Figure out and plan the trajectory that each part of your launch vehicle must take as it carries out the mission to place the payload in space. Figure out the final trajectory for the payload too. Also, plan the trajectory for the camera (this would include the position of the camera center and the lookat point) using which you want to display the animation. You can change cameras between the launch sequence, if you want to show close-ups, or other kinds of camera shots.

Preparation

1. Like the previous assignment, this assignment is to be maintained and submitted via github.com
2. Make sure you have a github.com account and have access to it before proceeding.
3. Click on the assignment invitation link sent on the mailing list to begin.
4. Use the same team names you used last time.
5. Read these instructions about how to get started with assignments on github, if you do not remember.

To Do:

1. Finish all modelling and texturing that is leftover from the pervious assignment.

2. Model other planets, satellites and other bodies in space as required.

3. Implement an interface to create Bezier space curves by clicking control points using the mouse in your scene. To make this feasible you will need a way to move around the scene with arrow keys and you will need to visualize where in 3D space did you click. So drawing a small sphere where you click is a good idea.

4. Ability to add control points to create the curve is mandatory, but you may add the capability to delete the last clicked point or click and drag already clicked points if you want. After the control points are in place, join them with a single Bezier curve.

5. A curve can be displayed by sampling points on this curve at small “delta t” intervals and joining successive points with a straight line.

6. Add key T/t to save/append the trajectory control points to a trajectory.txt file. Each trajectory can be saved as:

    < Number of control points >
    CP1X CP1Y CP1Z
    CP2X CP2Y CP2Z
    : : :
   

7. Make sure you can load this file and draw all the trajectories together by pressing the Y/y key. Draw each trajextory with a different color, when doing this.

8. Design all the trajectories you need and store them in this file.

9. Now create a keyframes.txt.
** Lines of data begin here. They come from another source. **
==> src/rtl/up_counter.sv <==
`timescale 1ns/1ps
// Up counter with sync clear/load, wrap or saturate at MAX_COUNT, and sticky overflow.
// Outputs are registered, so a change appears one clk edge after its cause. There is no backpressure.
module up_counter #(
  parameter int WIDTH     = 2,
  parameter int MAX_COUNT = 2**WIDTH-1
) (
  input  logic             clk,
  input  logic             reset,
  input  logic             en,
  input  logic             clear,
  input  logic             load,
  input  logic [WIDTH-1:0] load_val,
  input  logic             wrap_en,
  output logic [WIDTH-1:0] count_out,
  output logic             tc,
  output logic             ovf,
  output logic             sat
);

  localparam logic [WIDTH-1:0] MAX_VAL = WIDTH'(MAX_COUNT);

  typedef enum logic {
    RUN       = 1'b0,
    SATURATED = 1'b1
  } state_t;

  state_t           state, state_nxt;
  logic [WIDTH-1:0] count_nxt;
  logic             tc_nxt;
  logic             ovf_nxt;
  logic [1:0]       rst_sync;
  logic             rst_n;

  // Assertion reaches the counter immediately; release is retimed through two flops.
  always_ff @(posedge clk or negedge reset) begin
    if (!reset) begin
      rst_sync <= 2'b00;
    end else begin
      rst_sync <= {rst_sync[0], 1'b1};
    end
  end

  assign rst_n = rst_sync[1];

  always_ff @(posedge clk or negedge rst_n) begin
    if (!rst_n) begin
      state     <= RUN;
      count_out <= '0;
      tc        <= 1'b0;
      ovf       <= 1'b0;
    end else begin
      state     <= state_nxt;
      count_out <= count_nxt;
      tc        <= tc_nxt;
      ovf       <= ovf_nxt;
    end
  end

  always_comb begin
    state_nxt = state;
    count_nxt = count_out;
    tc_nxt    = 1'b0;
    ovf_nxt   = ovf;
    if (clear) begin
      state_nxt = RUN;
      count_nxt = '0;
      ovf_nxt   = 1'b0;
    end else if (load) begin
      state_nxt = RUN;
      count_nxt = (load_val > MAX_VAL) ? MAX_VAL : load_val;
    end else if (en) begin
      case (state)
        RUN: begin
          if (count_out >= MAX_VAL) begin
            tc_nxt  = 1'b1;
            ovf_nxt = 1'b1;
            if (wrap_en) begin
              count_nxt = '0;
            end else begin
              count_nxt = MAX_VAL;
              state_nxt = SATURATED;
            end
          end else begin
            count_nxt = count_out + WIDTH'(1);
          end
        end
        SATURATED: begin
          count_nxt = MAX_VAL;
        end
        default: begin
          state_nxt = RUN;
        end
      endcase
    end
  end

  assign sat = (state == SATURATED);

endmodule
==> config.mk <==
export PLATFORM = sky130hd
export DESIGN_NAME = up_counter
export DESIGN_NICKNAME = d
export VERILOG_FILES = /design/src/rtl/up_counter.sv
export SDC_FILE = /design/constraint.sdc
export NUM_CORES = 1
export LEC_CHECK = 0
export CELL_PAD_IN_SITES_DETAIL_PLACEMENT = 0
export CELL_PAD_IN_SITES_GLOBAL_PLACEMENT = 2
export CORE_AREA = 3 3 40 42
export CTS_BUF_LIST = sky130_fd_sc_hd__clkbuf_8
export CTS_CLUSTER_DIAMETER = 60
export DETAILED_ROUTE_END_ITERATION = 12
export DIE_AREA = 0 0 43 45
export HOLD_SLACK_MARGIN = 0.1
export PLACE_DENSITY = 0.79
export SETUP_SLACK_MARGIN = 0.2
export SYNTH_ARGS = -nofsm -noshare
export SYNTH_HDL_FRONTEND = slang
export SYNTH_SLANG_ARGS = --single-unit
export TNS_END_PERCENT = 50
==> constraint.sdc <==
create_clock -name clk -period 0.8 [get_ports clk]
set_input_delay 0.16 -clock clk [delete_from_list [all_inputs] [get_ports clk]]
set_output_delay 0.16 -clock clk [all_outputs]
set_load 0.005 [all_outputs]
Word-level counts from Yosys, hierarchy flattened
Cells that the tools add are included.
Storage, ports and cells
  bits of input ports: 8
  output and inout port bits: 5
  bits in registers: 7
  word-level logic and storage cells: 38
Cells by class
  add/sub/neg operators: 1
  equal/unequal tests: 2
  order comparisons: 2
  bitwise operators: 1
  reduce and logical (&&, ||, !) cells: 4
  mux-type cells: 23
Operators by type and width (count)
  two-way mux 1 bit: 16
  two-way mux 2 bit: 6
  inequality test 2 bit, second input constant: 2
  one-hot mux 2 bit (2 select lines): 1
  AND reduction 4 bit: 1
  nonzero test 2 bit: 2
  nonzero test 3 bit: 1
  adder 2 x 1 -> 2 bit, second input constant: 1
  greater-or-equal comparator 2 bit, second input constant: 1
  greater-than comparator 2 bit, second input constant: 1
  inverter 1 bit: 1

Depth between registers and ports, before layout
  depth in word-level cells: 6
  mapped depth: 4
  depth with buffers taken out: 4

Least setup slack after synthesis
OpenSTA, ideal clock, no wires.
  kind: register to register
  start: register count_out[0]
  end: register count_out[0]
  cell stages (with the launch flop): 4
  setup slack: -0.573 ns
  data required time: 0.689 ns
  arrival time: 1.261 ns
  setup time: 0.111 ns
  path through: dfrtp_1 > ha_1 > mux2_4 > a2111oi_2
Between the ends
  word-level cells in the longest chain between the ends: 6
  elaborated cells between the ends (all ways): 7
  those cells by class: add/sub (1); order compare (1); mux (5)
Ends and longest elaborated chain
  from (decl): RTL line 15  | output logic [WIDTH-1:0] count_out,
  from (signal assigned): RTL line 54  | count_out <= count_nxt;
  adder 2 x 1 -> 2 bit / greater-or-equal comparator 2 bit (equally long branches): RTL line 85, 75
  two-way mux 2 bit (*): RTL line 75  | if (count_out >= MAX_VAL) begin
  one-hot mux 2 bit (2 select lines) (*): RTL line 73  | case (state)
  two-way mux 2 bit (*): RTL line 72  | end else if (en) begin
  two-way mux 2 bit (*): RTL line 69  | end else if (load) begin
  two-way mux 2 bit (*): RTL line 65  | if (clear) begin
Every way passes the cells marked *; elsewhere a longest branch is shown, timed or not. The select of a mux whose other input is x is not followed.
A chain may end at the register's enable or synchronous reset.

Worst setup path in the final report
Ends and elaborated chain as after synthesis.

==> flow_metrics.env <==
export IMPL_synth_warnings=0
export IMPL_failed_checks="setup timing"
export IMPL_fp_dieH_um=45
export IMPL_powerDensity_nw_per_um2=1593
export IMPL_ios=13
export IMPL_synth_top_area_cell="dfrtp_1"
export IMPL_drt_pass1_iter_count=1
export IMPL_area_growth_pct=108.6
export IMPL_layout_drive_gt1_share=0.5636
export IMPL_timing_rr_start="count_out[0]"
export IMPL_fin_skew_ns=0.002537
export IMPL_grt_util_all_layers=0.1066
export IMPL_drtIter0Drc=0
export IMPL_cts_sinks=7
export IMPL_cap_viol_max_count=0
export IMPL_grt_max_degree=6
export IMPL_dp_hpwl_um=673.4
export IMPL_post_drt_wl_per_cell_um=13.19
export IMPL_drc=0
export IMPL_leakagePower_nw=0.3120
export IMPL_antenna_found_initial=0
export IMPL_arrival_ns=1.44
export IMPL_ys_seq_area_frac=0.5490
export IMPL_cts_tree="yes"
export IMPL_grt_pass1_vias=338
export IMPL_grt_setup_unrepaired="true"
export IMPL_num_vias=303
export IMPL_hp_class="flop to asynchronous set/reset pin"
export IMPL_die_w_um=43
export IMPL_fmax_mhz=756.0
export IMPL_coreArea_um2=1285
export IMPL_diodes=0
export IMPL_fin_crit_ns=1.323
export IMPL_worstRegToRegCells=3
export IMPL_whs_ns=0.07907
export IMPL_io_buffers=12
export IMPL_clk_pin_slew_worst_paths_ns=0.04
export IMPL_start_kind="flop"
export IMPL_wirelength_um=923
export IMPL_ys_ff_latch=7
export IMPL_syn_inst=27
export IMPL_final_cell_area_um2=665.6
export IMPL_cts_root_buffer="clkbuf_8"
export IMPL_ys_types=15
export IMPL_rows=13
export IMPL_cp_max_fo=4
export IMPL_fin_ws_ns=-0.5227
export IMPL_required_ns=0.91
export IMPL_startpoint="count_out[0]"
export IMPL_start_util=0.2483
export IMPL_r2r_end="count_out[0]"
export IMPL_clockBufferDepth=2
export IMPL_grt_pass1_wl_um=1476
export IMPL_finalSetupViolCount=10
export IMPL_final_hold_viol_count=0
export IMPL_antenna_left=0
export IMPL_syn_cell_area_um2=319.1
export IMPL_placed_cell_area_um2=535.5
export IMPL_yosys_top_cells_area="dfrtp_1 55%, ha_1 7.8%, nor3_1 4.7%"
export IMPL_ir_worst_vdd_v=0.0007666
export IMPL_maxSlewViolCount=0
export IMPL_grt_ovfl_total=0
export IMPL_die_area_um2=1935
export IMPL_status="finished, violations left"
export IMPL_synth_fp_nets=37
export IMPL_htree_levels=1
export IMPL_cts_made_buffers=3
export IMPL_clk_latency_ns=0.22
export IMPL_avgSynthCellArea_um2=11.82
export IMPL_nets=66
export IMPL_endpoint_kind="flop"
export IMPL_ff2ff_setup_slack_ns=-0.52
export IMPL_vias_per_cell=4.329
export IMPL_critical_path_class="flop to flop"
export IMPL_place_gp_congestion=0.6387
export IMPL_min_period_over_period=1.653
export IMPL_synth_top_area_frac=0.5490
-- sequential cells by signal (all words and copies together) (netlist names) --
signal     count
ovf            1
count_out      2
sat            1
rst_sync       2
tc             1
-- cells in the mapped netlist --
cell type,n
dfrtp_1,7
nor3_1,3
ha_1,2
nand2_1,2
nor2_1,2
nor2b_1,2
a2111oi_1,1
a2111oi_2,1
a21oi_1,1
a31oi_1,1
conb_1,1
inv_1,1
mux2_4,1
nor3b_2,1
o21ai_0,1
-- cell type report --
cell class | instances | area (µm²)
fill | 109 | 619.3
timing repair buffer | 24 | 215.2
multi-input combinational | 19 | 205.2
sequential | 7 | 177.7
clock buffer | 3 | 41.29
tap | 15 | 18.77
clock inverter | 1 | 3.754
inverter | 1 | 3.754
Each line in the keyframes file is going to contain paramter value for each active trajectory when this keyframe occurs. For e.g., if there are four trajectories - one for the launch vehicle rocket, one for the launch vehicle secondary boosters, one for the payload and one for the camera eye, the keyframe looks like:

    T1_Active_Flag T1_Parm T2_Active_Flag T2_Parm T3_Active_Flag T3_Parm T4_Active_Flag T4_Parm
   

10. Active_Flag are 0/1 values signifying whether the corresponding trajectories are inactive or active. Parm is the parameter along the corresponding Bezier curve.

11. If you generate a fixed number of frames between each keyframe, the timing of your animation can be adjusted using the space between the paramater values on a particular trajectory in successive keyframes.
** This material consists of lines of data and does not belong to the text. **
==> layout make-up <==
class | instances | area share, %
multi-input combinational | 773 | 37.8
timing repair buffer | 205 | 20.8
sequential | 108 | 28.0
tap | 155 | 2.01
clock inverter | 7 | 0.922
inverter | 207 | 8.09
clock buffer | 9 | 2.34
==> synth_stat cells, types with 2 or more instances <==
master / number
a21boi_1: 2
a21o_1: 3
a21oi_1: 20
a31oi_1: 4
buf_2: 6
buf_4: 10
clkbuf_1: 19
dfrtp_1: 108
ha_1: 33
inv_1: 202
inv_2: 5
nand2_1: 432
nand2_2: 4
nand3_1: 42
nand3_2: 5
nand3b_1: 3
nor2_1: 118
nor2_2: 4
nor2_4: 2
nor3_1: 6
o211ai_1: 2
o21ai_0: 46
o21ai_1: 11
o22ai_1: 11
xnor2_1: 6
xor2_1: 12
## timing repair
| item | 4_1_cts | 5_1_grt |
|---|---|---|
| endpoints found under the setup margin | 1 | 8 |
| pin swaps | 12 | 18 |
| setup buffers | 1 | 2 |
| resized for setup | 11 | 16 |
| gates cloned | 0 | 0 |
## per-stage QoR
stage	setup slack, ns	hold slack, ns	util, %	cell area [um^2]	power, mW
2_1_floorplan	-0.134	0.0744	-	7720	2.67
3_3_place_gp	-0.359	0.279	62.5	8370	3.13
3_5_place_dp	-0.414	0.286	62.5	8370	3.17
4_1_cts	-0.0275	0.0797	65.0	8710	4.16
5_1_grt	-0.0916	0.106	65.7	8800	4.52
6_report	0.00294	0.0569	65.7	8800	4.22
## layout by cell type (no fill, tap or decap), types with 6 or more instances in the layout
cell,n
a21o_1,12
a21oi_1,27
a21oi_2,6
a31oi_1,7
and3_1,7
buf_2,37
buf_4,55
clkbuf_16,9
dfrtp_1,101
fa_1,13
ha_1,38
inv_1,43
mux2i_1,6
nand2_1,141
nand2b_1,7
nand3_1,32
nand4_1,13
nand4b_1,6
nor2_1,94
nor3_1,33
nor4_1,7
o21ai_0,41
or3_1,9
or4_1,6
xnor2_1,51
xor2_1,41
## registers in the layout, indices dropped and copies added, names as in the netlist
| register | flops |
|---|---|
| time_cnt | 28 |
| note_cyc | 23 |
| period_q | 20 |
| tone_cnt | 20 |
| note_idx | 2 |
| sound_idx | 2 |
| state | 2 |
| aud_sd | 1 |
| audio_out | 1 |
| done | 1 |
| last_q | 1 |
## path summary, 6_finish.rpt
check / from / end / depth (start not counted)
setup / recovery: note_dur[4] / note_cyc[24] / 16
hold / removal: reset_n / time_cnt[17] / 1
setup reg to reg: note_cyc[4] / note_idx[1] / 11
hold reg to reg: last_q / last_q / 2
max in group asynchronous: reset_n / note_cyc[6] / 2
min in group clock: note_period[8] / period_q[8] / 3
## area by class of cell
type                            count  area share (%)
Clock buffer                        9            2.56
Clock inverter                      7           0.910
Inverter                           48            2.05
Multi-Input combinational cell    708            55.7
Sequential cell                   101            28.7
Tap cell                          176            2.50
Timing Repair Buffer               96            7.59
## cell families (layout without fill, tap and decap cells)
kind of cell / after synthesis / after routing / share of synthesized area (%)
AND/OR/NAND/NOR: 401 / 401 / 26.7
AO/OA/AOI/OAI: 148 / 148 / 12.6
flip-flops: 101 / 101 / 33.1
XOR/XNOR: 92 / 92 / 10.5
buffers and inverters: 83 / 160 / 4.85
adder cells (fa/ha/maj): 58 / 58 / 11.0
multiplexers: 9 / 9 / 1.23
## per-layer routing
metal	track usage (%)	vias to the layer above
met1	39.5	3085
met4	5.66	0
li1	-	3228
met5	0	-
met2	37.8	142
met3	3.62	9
12. In addition, also add other flags to your keyframes to signal state changes during the animation, like rocket stage separations, entry into orbit, firing of thrusters. Make sure all your keyframe lines are of same length to make parsing easier. The rotation and translation values of the movable parts of the payload must be a part of the keyframe line. Explain the keyframe format in the README file.

13. Creating the animation is now simply a matter of interpolating between keyframes. Note interpolation functions will vary depending upon the kind of variable - e.g., you can linearly interpolate the parameter values, but some state flags may only be 1 or 0.

14. Use the timer readout from GLFW to drive the animation at a particular fps (frames per second) rate. Assign the P/p key that starts the playback of the animation when pressed.

15. Dump the frames of the animation to a sequence of image files. You can do this by using the functions used to write the canvas to an image from assignment 1. Add a sountrack to your file. You can use avconv on linux to do this. Make sure the sountrack that you use is not violating any copyright.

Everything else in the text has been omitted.